Mark Weber, dean of career services at Harvard, said the school wanted to announce a recruiting policy as quickly as possible in the wake of NALP's announcement in order to prepare for the upcoming on-campus interview program and to help inform that larger summer associate recruiting discussion. He and his colleagues spent the semester break digesting the changes NALP had made before announcing in early January that the school would stick with the previous timeline for the 2019 recruiting cycle.

“After [the NALP announcement] came out, I probably got about 50 calls from employers and schools,” Weber said. “The calls basically went as follows: 'What is Harvard going to do? What are you thinking?' We wanted to come out with something so that employers could plan accordingly and so other schools could look at it and see what we're doing. By putting something out there, it gave other schools comfort in making a decision.”

Yet other schools are taking their time and gathering input from constituents before deciding how to proceed with on-campus interviews, which begin in late July at some schools and continue through August.

Georgetown University Law Center has been in conversations with employers and has held focus groups with second- and third-year students who have gone through the summer associate recruiting process while it devises its hiring guidelines, said Amy Jones Mattock, the senior director of the school's office of career strategy. (Jones is member of the NALP board that devised the new guidelines, but does not speak on behalf of the board.)

“We've thought through different scenarios with regard to what we might propose as our own timing guidelines,” she said. “We have been working really hard to come up with guidelines we believe will best position our students and satisfied the varied employers we have who come to our campus.”

Columbia Law School, which sends a higher percentage of graduates into large firm associate jobs than any other school, is also asking for feedback from employers before deciding what guidelines will be in place for the upcoming on-campus interview season, said Dean of Career Services Marta Ricardo. She hopes to unveil those guidelines by the end of the spring semester.

The University of Virginia School of Law is taking a somewhat different approach and not yet involving employers in its early discussions about how it will proceed, according to Assistant Dean for Career Services Kevin Donovan. Those talks are instead happening among administrators. “We're trying to focus on what's in the best interest of our students, and build any guidelines we have based upon that,” he said.

Stephen Gill, a partner and chairman of talent management at Vinson & Elkins, said he ultimately expects schools and firms to settle into some widely accepted recruiting practices and doesn't foresee a free-for-all.

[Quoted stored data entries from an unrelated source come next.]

--- src/dcsp_regs.sv ---
// Channel transfer-size and progress-pointer registers with completion flags.
// Assumes the transfer engine pulses byte strobes in the same clock domain.
//
// Local design decisions: the address-and-strobe port and the address map.
`timescale 1ns/1ps

// ============================================================================
// Operation
// - The destination size is a 16-bit byte count where zero stands for 65,536 bytes.
// - Bits 31 to 16 of the size and pointer registers always read as zero.
// - The source pointer is a read-only 16-bit index of the current source byte.
// - In pattern detect mode a pattern detect clears the source pointer to zero.
// - The destination pointer is a read-only 16-bit index unaffected by writes.
// - The cell size gives bytes moved per trigger event, zero meaning 65,536.
// - All size and pointer fields reset to zero; sizes are read/write, pointers read-only.
// - The source size uses the same 16-bit encoding, zero meaning 65,536 bytes.
// - Done rises when the destination pointer reaches the size, half at half the size.
// - Cell done rises once the programmed cell byte count has moved for the event.
module dcsp_regs (
  input  wire logic        clk_i,
  input  wire logic        reset_n_i,
  input  wire logic [7:0]  addr_i,
  input  wire logic [31:0] wdata_i,
  input  wire logic        wr_i,
  input  wire logic        rd_i,
  output logic      [31:0] rdata_o,
  input  wire logic        event_i,
  input  wire logic        src_byte_i,
  input  wire logic        dst_byte_i,
  input  wire logic        pattern_mode_i,
  input  wire logic        pattern_hit_i,
  output logic      [15:0] src_byte_index_o,
  output logic      [15:0] dst_byte_index_o,
  output logic             src_done_o,
  output logic             dst_done_flag_o,
  output logic             dst_half_flag_o,
  output logic             cell_done_flag_o,
  output logic             irq_o
);

  // ==========================================================================
  // Configuration state
  logic [15:0] src_byte_length;
  logic [15:0] dest_byte_length;
  logic [15:0] bytes_per_event;
  logic [2:0]  irq_mask;
  logic [15:0] next_src_byte_length;
  logic [15:0] next_dest_byte_length;
  logic [15:0] next_bytes_per_event;
  logic [2:0]  next_irq_mask;

  // ==========================================================================
  // Pointer and cell counter state
  logic [15:0] src_byte_index;
  logic [15:0] next_src_byte_index;
  logic [15:0] dst_byte_index;
  logic [15:0] next_dst_byte_index;
  logic [15:0] cell_count;
  logic [15:0] next_cell_count;

  // ==========================================================================
  // Flag state
  logic [2:0]  irq_stat;
  logic [2:0]  next_irq_stat;
  logic [2:0]  flag_set;
  logic [2:0]  flag_clear;

  // ==========================================================================
  // Read data state
  logic [31:0] rdata;
  logic [31:0] next_rdata;

  // ==========================================================================
  // Decoded strobes and byte counts
  logic        wr_src_size;
  logic        wr_dest_size;
  logic        wr_cell_size;
  logic        wr_irq_mask;
  logic        wr_irq_stat;
  logic [16:0] dest_len_full;
  logic [16:0] src_len_full;
  logic [16:0] cell_len_full;
  logic [16:0] dest_len_half;
  logic [16:0] dst_after;
  logic [16:0] src_after;
  logic [16:0] cell_after;
  logic        dst_end;
  logic        dst_half_hit;
  logic        src_end;
  logic        cell_end;
  logic        src_clear;

  // ==========================================================================
  // Register write decode
  always_comb begin
    wr_src_size  = 1'b0;
    wr_dest_size = 1'b0;
    wr_cell_size = 1'b0;
    wr_irq_mask  = 1'b0;
    wr_irq_stat  = 1'b0;
    if (wr_i) begin
      if (addr_i == dcsp_pkg::OFS_SRC_SIZE) begin
        wr_src_size = 1'b1;
      end else if (addr_i == dcsp_pkg::OFS_DEST_SIZE) begin
        wr_dest_size = 1'b1;
      end else if (addr_i == dcsp_pkg::OFS_CELL_SIZE) begin
        wr_cell_size = 1'b1;
      end else if (addr_i == dcsp_pkg::OFS_IRQ_MASK) begin
        wr_irq_mask = 1'b1;
      end else if (addr_i == dcsp_pkg::OFS_IRQ_STAT) begin
        wr_irq_stat = 1'b1;
      end
      // Writes to the pointer offsets decode to nothing, so the pointers keep counting.
    end
  end

  // ==========================================================================
  // Byte counts and completion detection
  always_comb begin
    dest_len_full = {1'b0, dest_byte_length};
    if (dest_byte_length == 16'h0000) begin
      dest_len_full = 17'h1_0000;
    end
    src_len_full = {1'b0, src_byte_length};
    if (src_byte_length == 16'h0000) begin
      src_len_full = 17'h1_0000;
    end
    cell_len_full = {1'b0, bytes_per_event};
    if (bytes_per_event == 16'h0000) begin
      cell_len_full = 17'h1_0000;
    end
    dest_len_half = {1'b0, dest_len_full[16:1]};

    dst_after    = {1'b0, dst_byte_index} + 17'h0_0001;
    src_after    = {1'b0, src_byte_index} + 17'h0_0001;
    cell_after   = {1'b0, cell_count} + 17'h0_0001;
    dst_end      = dst_byte_i && (dst_after == dest_len_full);
    dst_half_hit = dst_byte_i && (dst_after == dest_len_half);
    src_end      = src_byte_i && (src_after == src_len_full);
    cell_end     = dst_byte_i && (cell_after == cell_len_full);
    src_clear    = pattern_mode_i && pattern_hit_i;
  end

  // ==========================================================================
  // Configuration registers
  always_comb begin
    next_src_byte_length  = src_byte_length;
    next_dest_byte_length = dest_byte_length;
    next_bytes_per_event  = bytes_per_event;
    next_irq_mask         = irq_mask;
    if (wr_src_size) begin
      next_src_byte_length = wdata_i[15:0];
    end
    if (wr_dest_size) begin
      next_dest_byte_length = wdata_i[15:0];
    end
    if (wr_cell_size) begin
      next_bytes_per_event = wdata_i[15:0];
    end
    if (wr_irq_mask) begin
      next_irq_mask = wdata_i[2:0];
    end
  end

  always_ff @(posedge clk_i or negedge reset_n_i) begin
    if (!reset_n_i) begin
      src_byte_length  <= dcsp_pkg::FIELD_RST;
      dest_byte_length <= dcsp_pkg::FIELD_RST;
      bytes_per_event  <= dcsp_pkg::FIELD_RST;
      irq_mask         <= dcsp_pkg::FLAG_RST;
    end else begin
      src_byte_length  <= next_src_byte_length;
      dest_byte_length <= next_dest_byte_length;
      bytes_per_event  <= next_bytes_per_event;
      irq_mask         <= next_irq_mask;
    end
  end

  // ==========================================================================
  // Source pointer
  always_comb begin
    next_src_byte_index = src_byte_index;
    if (src_byte_i) begin
      next_src_byte_index = src_end ? 16'h0000 : src_after[15:0];
    end
    if (src_clear) begin
      next_src_byte_index = 16'h0000;
    end
  end

  always_ff @(posedge clk_i or negedge reset_n_i) begin
    if (!reset_n_i) begin
      src_byte_index <= dcsp_pkg::FIELD_RST;
    end else begin
      src_byte_index <= next_src_byte_index;
    end
  end

  // ==========================================================================
  // Destination pointer
  always_comb begin
    next_dst_byte_index = dst_byte_index;
    if (dst_byte_i) begin
      next_dst_byte_index = dst_end ? 16'h0000 : dst_after[15:0];
    end
  end

  always_ff @(posedge clk_i or negedge reset_n_i) begin
    if (!reset_n_i) begin
      dst_byte_index <= dcsp_pkg::FIELD_RST;
    end else begin
      dst_byte_index <= next_dst_byte_index;
    end
  end

  // ==========================================================================
  // Cell byte counter
  always_comb begin
    next_cell_count = cell_count;
    if (dst_byte_i) begin
      next_cell_count = cell_end ? 16'h0000 : cell_after[15:0];
    end
    if (event_i) begin
      next_cell_count = 16'h0000;
    end
  end

  always_ff @(posedge clk_i or negedge reset_n_i) begin
    if (!reset_n_i) begin
      cell_count <= dcsp_pkg::FIELD_RST;
    end else begin
      cell_count <= next_cell_count;
    end
  end

  // ==========================================================================
  // Interrupt flags
  always_comb begin
    flag_set                      = dcsp_pkg::FLAG_RST;
    flag_set[dcsp_pkg::FLAG_DONE] = dst_end;
    flag_set[dcsp_pkg::FLAG_HALF] = dst_half_hit;
    flag_set[dcsp_pkg::FLAG_CELL] = cell_end;
    flag_clear                    = dcsp_pkg::FLAG_RST;
    if (wr_irq_stat) begin
      flag_clear = wdata_i[2:0];
    end
  end

  for (genvar i = 0; i < dcsp_pkg::FLAG_W; i++) begin : g_flag
    // A set in the same cycle as a clear wins, so no event is lost.
    always_comb begin
      next_irq_stat[i] = irq_stat[i];
      if (flag_clear[i]) begin
        next_irq_stat[i] = 1'b0;
      end
      if (flag_set[i]) begin
        next_irq_stat[i] = 1'b1;
      end
    end

    always_ff @(posedge clk_i or negedge reset_n_i) begin
      if (!reset_n_i) begin
        irq_stat[i] <= dcsp_pkg::FLAG_RST[i];
      end else begin
        irq_stat[i] <= next_irq_stat[i];
      end
    end
  end

  // ==========================================================================
  // Read data
  always_comb begin
    next_rdata = dcsp_pkg::READ_UNMAP;
    if (rd_i) begin
      if (addr_i == dcsp_pkg::OFS_SRC_SIZE) begin
        next_rdata = {16'h0000, src_byte_length};
      end else if (addr_i == dcsp_pkg::OFS_DEST_SIZE) begin
        next_rdata = {16'h0000, dest_byte_length};
      end else if (addr_i == dcsp_pkg::OFS_SRC_PTR) begin
        next_rdata = {16'h0000, src_byte_index};
      end else if (addr_i == dcsp_pkg::OFS_DEST_PTR) begin
        next_rdata = {16'h0000, dst_byte_index};
      end else if (addr_i == dcsp_pkg::OFS_CELL_SIZE) begin
        next_rdata = {16'h0000, bytes_per_event};
      end else if (addr_i == dcsp_pkg::OFS_IRQ_STAT) begin
        next_rdata = {29'h0000_0000, irq_stat};
      end else if (addr_i == dcsp_pkg::OFS_IRQ_MASK) begin
        next_rdata = {29'h0000_0000, irq_mask};
      end
    end
  end

  always_ff @(posedge clk_i or negedge reset_n_i) begin
    if (!reset_n_i) begin
      rdata <= dcsp_pkg::READ_UNMAP;
    end else begin
      rdata <= next_rdata;
    end
  end

  // ==========================================================================
  // Outputs
  assign rdata_o          = rdata;
  assign src_byte_index_o = src_byte_index;
  assign dst_byte_index_o = dst_byte_index;
  assign src_done_o       = src_end;
  assign dst_done_flag_o  = irq_stat[dcsp_pkg::FLAG_DONE];
  assign dst_half_flag_o  = irq_stat[dcsp_pkg::FLAG_HALF];
  assign cell_done_flag_o = irq_stat[dcsp_pkg::FLAG_CELL];
  assign irq_o            = |(irq_stat & irq_mask);

endmodule // dcsp_regs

But he predicted that firms will begin outreach to first-year law students earlier now that the Dec. 1 rule no longer exists. An extended recruiting season could have its downsides, however.

“The last thing the law firms want to do is make recruiting a 365-day event. That's not in the best interest of the law students either because they need to focus on their studies,” Gill said. “But we're not going to want to be at a competitive disadvantage if other law firms are pushing up recruiting. We would be in favor of the schools imposing some limitations on what firms can reach out.”